Backups fail: Server Busy (NW 8.1)

About a month ago we upgraded from 8.0 to 8.1 and since then we have random problems with backups failing to the NW server. All other storage nodes are fine. The jobs eventually time out and just give me the following:

SQL02.domain.com:index 98519:save: Unable to setup direct save with server backup01.domain.com: busy.

Looks like the indexes are timing out. We have a dedicated pool for them with media available. Any idea? Support got them working once by disabling and enabling the storage node for the NW server under Devices. The nsrmmd showed as UNKNOWN. Afterwards it changed to 8.1.0.3.Build.219. Periodically it changes back to UNKNOWN. Now nothing is working.

Responses(33)

ble1

2 Intern

•

14.3K Posts

0

January 17th, 2017 13:00

Well, first thing I notice is direct save which may indicate that you might not be able to communicate with DD for example from client directly, but you need to proxy that over storage node. That's what direct save is about. In such case, horse power on server is less important. Second, sometimes (and this entirely depends on NW specific version patch) I noticed that my server client parallelism (or storage node client parallelism) is reset. As it turns out, this impacts number of streams storage node role accepts. Not saying this is your issue, but worth checking. You might also check what error do you get once you remove direct save check box from clients who do not get this error.

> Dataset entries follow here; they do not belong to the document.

===== src/rtl/core/binary_to_decimal_with_commas_unit.sv =====
// Formats an unsigned binary value as decimal ASCII text with a comma between
// every group of three digits, most significant digit first, no leading zeros
// (zero gives a single '0'). Pulse start while busy is low to hand over value_i;
// the unit then runs one shift-and-add-3 step per value bit (min(VALUE_BITS, 32)
// steps), then drops the leading zero digits one at a time, settles on the
// first digit and then emits the output characters in order. Each character
// appears on char_code_o for exactly one cycle with valid_o high, and last_o
// marks the final one; the receiver cannot stall, so it must take every
// character as it comes. busy is high from the cycle after start is taken until
// the last character, so the next item can be taken in the cycle after it.
module binary_to_decimal_with_commas_unit import bdc_pkg::*; #(
  parameter int unsigned VALUE_BITS = 32
) (
  input  logic        clk_i,
  input  logic        rst_ni,
  input  logic        start,
  output logic        busy,
  input  logic [31:0] value_i,
  output logic        valid_o,
  output logic [7:0]  char_code_o,
  output logic        last_o
);

  localparam int unsigned EffBits = (VALUE_BITS < 32) ? VALUE_BITS : 32;
  // decimal digits needed for EffBits bits: floor(EffBits * log10(2)) + 1
  localparam int unsigned NumDig  = ((EffBits * 1233) >> 12) + 1;

  bdc_cmd_t    cmd;
  bdc_status_t status;

  bdc_ctrl #(
    .EffBits(EffBits),
    .NumDig (NumDig)
  ) u_ctrl (
    .clk_i   (clk_i),
    .rst_ni  (rst_ni),
    .start   (start),
    .busy    (busy),
    .status_i(status),
    .cmd_o   (cmd),
    .valid_o (valid_o),
    .last_o  (last_o)
  );

  bdc_datapath #(
    .EffBits(EffBits),
    .NumDig (NumDig)
  ) u_datapath (
    .clk_i      (clk_i),
    .value_i    (value_i[EffBits-1:0]),
    .cmd_i      (cmd),
    .status_o   (status),
    .char_code_o(char_code_o)
  );

endmodule


===== src/rtl/core/bdc_datapath.sv =====
module bdc_datapath import bdc_pkg::*; #(
  parameter int unsigned EffBits = 32,
  parameter int unsigned NumDig  = 10
) (
  input  logic             clk_i,
  input  logic [EffBits-1:0] value_i,
  input  bdc_cmd_t         cmd_i,
  output bdc_status_t      status_o,
  output logic [7:0]       char_code_o
);

  localparam int unsigned BcdBits = NumDig * 4;

  logic [EffBits-1:0] bin_q, bin_d;
  logic [BcdBits-1:0] bcd_q, bcd_d;
  logic [BcdBits-1:0] bcd_adj;
  logic [3:0]         top_dig;

  // Add 3 to every digit of 5 or more before the shift
  always_comb begin
    for (int i = 0; i < NumDig; i++) begin
      if (bcd_q[i*4 +: 4] >= 4'd5) begin
        bcd_adj[i*4 +: 4] = bcd_q[i*4 +: 4] + 4'd3;
      end else begin
        bcd_adj[i*4 +: 4] = bcd_q[i*4 +: 4];
      end
    end
  end

  // Next value of the binary and BCD shift registers
  always_comb begin
    bin_d = bin_q;
    bcd_d = bcd_q;
    if (cmd_i.load) begin
      bin_d = value_i;
      bcd_d = '0;
    end else if (cmd_i.dabble) begin
      bin_d = {bin_q[EffBits-2:0], 1'b0};
      bcd_d = {bcd_adj[BcdBits-2:0], bin_q[EffBits-1]};
    end else if (cmd_i.shift_dig) begin
      bcd_d = {bcd_q[BcdBits-5:0], 4'b0000};
    end
  end

  // Payload registers, no reset
  always_ff @(posedge clk_i) begin
    bin_q <= bin_d;
    bcd_q <= bcd_d;
  end

  assign top_dig           = bcd_q[BcdBits-1 -: 4];
  assign status_o.top_zero = (top_dig == 4'd0);

  // Character presented on the result port
  assign char_code_o = cmd_i.sel_comma ? ASCII_COMMA : (ASCII_ZERO + {4'b0000, top_dig});

endmodule


===== src/rtl/core/bdc_ctrl.sv =====
module bdc_ctrl import bdc_pkg::*; #(
  parameter int unsigned EffBits = 32,
  parameter int unsigned NumDig  = 10
) (
  input  logic        clk_i,
  input  logic        rst_ni,
  input  logic        start,
  output logic        busy,
  input  bdc_status_t status_i,
  output bdc_cmd_t    cmd_o,
  output logic        valid_o,
  output logic        last_o
);

  localparam int unsigned CntW    = $clog2(EffBits + 1);
  localparam int unsigned RemW    = $clog2(NumDig + 1);
  localparam logic [1:0]  GrpInit = 2'((NumDig - 1) % GROUP_DIGITS);
  localparam logic [1:0]  GrpTop  = 2'(GROUP_DIGITS - 1);

  localparam logic [2:0] ST_IDLE  = 3'd0;
  localparam logic [2:0] ST_CONV  = 3'd1;
  localparam logic [2:0] ST_SKIP  = 3'd2;
  localparam logic [2:0] ST_EMIT  = 3'd3;
  localparam logic [2:0] ST_COMMA = 3'd4;

  logic [2:0]      state_q, state_d;
  logic [CntW-1:0] cnt_q, cnt_d;
  logic [RemW-1:0] rem_q, rem_d;   // digits still to be emitted
  logic [1:0]      grp_q, grp_d;   // (rem - 1) mod 3
  logic [1:0]      grp_dec;

  assign grp_dec = (grp_q == 2'd0) ? GrpTop : (grp_q - 2'd1);

  // Sequencer
  always_comb begin
    state_d = state_q;
    cnt_d   = cnt_q;
    rem_d   = rem_q;
    grp_d   = grp_q;
    cmd_o   = '0;
    valid_o = 1'b0;
    last_o  = 1'b0;
    unique case (state_q)
      ST_IDLE: begin
        if (start) begin
          cmd_o.load = 1'b1;
          cnt_d      = CntW'(EffBits);
          state_d    = ST_CONV;
        end
      end
      ST_CONV: begin
        cmd_o.dabble = 1'b1;
        cnt_d        = cnt_q - 1'b1;
        if (cnt_q == CntW'(1)) begin
          rem_d   = RemW'(NumDig);
          grp_d   = GrpInit;
          state_d = ST_SKIP;
        end
      end
      ST_SKIP: begin
        // drop leading zeros, always keep the last digit
        if (status_i.top_zero && (rem_q > RemW'(1))) begin
          cmd_o.shift_dig = 1'b1;
          rem_d           = rem_q - 1'b1;
          grp_d           = grp_dec;
        end else begin
          state_d = ST_EMIT;
        end
      end
      ST_EMIT: begin
        valid_o = 1'b1;
        if (rem_q == RemW'(1)) begin
          last_o  = 1'b1;
          state_d = ST_IDLE;
        end else begin
          cmd_o.shift_dig = 1'b1;
          rem_d           = rem_q - 1'b1;
          grp_d           = grp_dec;
          if (grp_q == 2'd0) begin
            state_d = ST_COMMA;
          end
        end
      end
      ST_COMMA: begin
        valid_o         = 1'b1;
        cmd_o.sel_comma = 1'b1;
        state_d         = ST_EMIT;
      end
      default: begin
        state_d = ST_IDLE;
      end
    endcase
  end

  always_ff @(posedge clk_i or negedge rst_ni) begin
    if (!rst_ni) begin
      state_q <= ST_IDLE;
      cnt_q   <= '0;
      rem_q   <= '0;
      grp_q   <= '0;
    end else begin
      state_q <= state_d;
      cnt_q   <= cnt_d;
      rem_q   <= rem_d;
      grp_q   <= grp_d;
    end
  end

  assign busy = (state_q != ST_IDLE);

  // Checks
  a_last_valid: assert property (@(posedge clk_i) disable iff (!rst_ni)
    last_o |-> valid_o) else $error("last without a character");

  a_last_idle: assert property (@(posedge clk_i) disable iff (!rst_ni)
    (valid_o && last_o) |=> !busy) else $error("still busy after last character");

  a_start_conv: assert property (@(posedge clk_i) disable iff (!rst_ni)
    (start && !busy) |=> (state_q == ST_CONV)) else $error("item not taken into conversion");

  a_comma_group: assert property (@(posedge clk_i) disable iff (!rst_ni)
    (state_q == ST_COMMA) |-> (rem_q >= RemW'(GROUP_DIGITS))) else $error("comma misplaced");

  a_comma_follow: assert property (@(posedge clk_i) disable iff (!rst_ni)
    (state_q == ST_COMMA) |=> (valid_o && !cmd_o.sel_comma)) else $error("comma not followed by digit");

endmodule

If using DD (as that makes sense with direct save), check what session limit your box and DDOS have not to push it beyond what is possible.

Karthik_N1

25 Posts

1

January 18th, 2017 03:00

You could try disabling client direct and make "Client retries" attribute in group properties to 0(meaning retry unlimited) it would kick start if after finite number of retries hopefully!

Toddman214

2 Intern

•

146 Posts

0

January 18th, 2017 07:00

Hrvoje/Karthik, I have played with the client direct setting many times. If I disabled client direct, the backups will not attempt to run. They will simply sit in a queued state for 8 hours or more, until I kill the jobs. I checked the node and storage parallelism, an they do not seem to have changed. The failure messages are always the same (see below), and fairly generic. Ive researched these, and I do see many accounts of others with these issues, but no solutions that have helped.

suppressed 6502 bytes of output.

53084:(pid 3112):Processing model failed, the item will be skipped.

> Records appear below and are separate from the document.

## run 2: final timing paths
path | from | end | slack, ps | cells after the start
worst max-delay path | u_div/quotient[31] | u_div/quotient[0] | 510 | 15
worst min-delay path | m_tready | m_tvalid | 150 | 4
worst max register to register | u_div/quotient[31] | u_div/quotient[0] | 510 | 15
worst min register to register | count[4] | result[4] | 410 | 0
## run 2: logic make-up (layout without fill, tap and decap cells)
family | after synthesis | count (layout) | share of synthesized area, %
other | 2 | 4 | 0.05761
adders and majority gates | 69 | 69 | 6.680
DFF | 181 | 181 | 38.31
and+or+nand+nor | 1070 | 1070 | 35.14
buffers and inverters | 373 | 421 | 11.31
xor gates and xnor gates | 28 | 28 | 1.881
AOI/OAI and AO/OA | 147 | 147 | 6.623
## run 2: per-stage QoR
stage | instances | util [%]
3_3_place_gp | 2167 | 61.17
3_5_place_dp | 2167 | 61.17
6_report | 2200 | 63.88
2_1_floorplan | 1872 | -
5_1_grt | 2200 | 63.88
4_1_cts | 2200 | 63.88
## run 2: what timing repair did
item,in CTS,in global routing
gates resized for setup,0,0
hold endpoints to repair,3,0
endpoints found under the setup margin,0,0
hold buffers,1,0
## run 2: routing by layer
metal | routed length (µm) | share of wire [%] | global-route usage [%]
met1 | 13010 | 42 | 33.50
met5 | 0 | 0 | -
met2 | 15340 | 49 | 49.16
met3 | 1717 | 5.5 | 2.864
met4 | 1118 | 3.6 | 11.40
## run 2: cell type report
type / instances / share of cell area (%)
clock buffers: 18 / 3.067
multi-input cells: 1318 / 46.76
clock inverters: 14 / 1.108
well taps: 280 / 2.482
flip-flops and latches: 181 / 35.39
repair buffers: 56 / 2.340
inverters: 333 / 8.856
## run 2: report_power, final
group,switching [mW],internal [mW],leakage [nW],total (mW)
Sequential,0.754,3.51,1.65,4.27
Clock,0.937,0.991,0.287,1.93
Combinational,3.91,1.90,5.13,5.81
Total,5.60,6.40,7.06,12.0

98519:(pid 3112): Unable to setup direct save with server pdc00nwka802w.ohlogistics.com: retry needed.

38008:(pid 3112):Internal system error, please see nsr\applogs\xbsa.messages on the client system for reason.

29085:(pid 3112):Microsoft SQL Server Provider error:

38006:(pid 3112):Write on "Legato#dff3d290-6290-426e-bc9d-4d88b171d4c3" failed: 995(The I/O operation has been aborted because of either a thread exit or an application request.).

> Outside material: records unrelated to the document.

File: config.mk
export PLATFORM = sky130hd
export DESIGN_NAME = boot_key_value_extractor_top
export DESIGN_NICKNAME = d
export VERILOG_FILES = /design/src/rtl/bkve_pkg.sv /design/src/rtl/bkve_parser.sv /design/src/rtl/bkve_out_fifo.sv /design/src/rtl/boot_key_value_extractor_top.sv
export SDC_FILE = /design/constraint.sdc
export NUM_CORES = 1
export LEC_CHECK = 0
export BUFFER_PORTS_ARGS = -buffer_cell sky130_fd_sc_hd__buf_2
export CAP_MARGIN = 15
export CELL_PAD_IN_SITES_DETAIL_PLACEMENT = 0
export CELL_PAD_IN_SITES_GLOBAL_PLACEMENT = 2
export CORE_ASPECT_RATIO = 2
export CORE_UTILIZATION = 37
export DETAILED_ROUTE_END_ITERATION = 8
export PLACE_DENSITY = 0.83
export SLEW_MARGIN = 20
export SYNTH_ARGS = -nofsm -noshare
export SYNTH_HDL_FRONTEND = slang
export SYNTH_SLANG_ARGS = --single-unit
File: constraint.sdc
create_clock -name clk -period 2.7 [get_ports clk]
set_input_delay 0.27 -clock clk [delete_from_list [all_inputs] [get_ports clk]]
set_output_delay 0.27 -clock clk [all_outputs]
set_load 0.01 [all_outputs]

38006:(pid 3112):A nonrecoverable I/O error occurred on file "Legato#dff3d290-6290-426e-bc9d-4d88b171d4c3:" 995(The I/O operation has been aborted because of either a thread exit or an application request.)..

38006:(pid 3112):BACKUP DATABASE is terminating abnormally..

98519:(pid 3112): Unable to setup direct save with server pdc00nwka802w.ohlogistics.com: retry needed.

53084:(pid 3112):Processing msdb failed, the item will be skipped.

armandogm

14 Posts

0

January 18th, 2017 10:00

Have you seen messages like this in your daemon.raw?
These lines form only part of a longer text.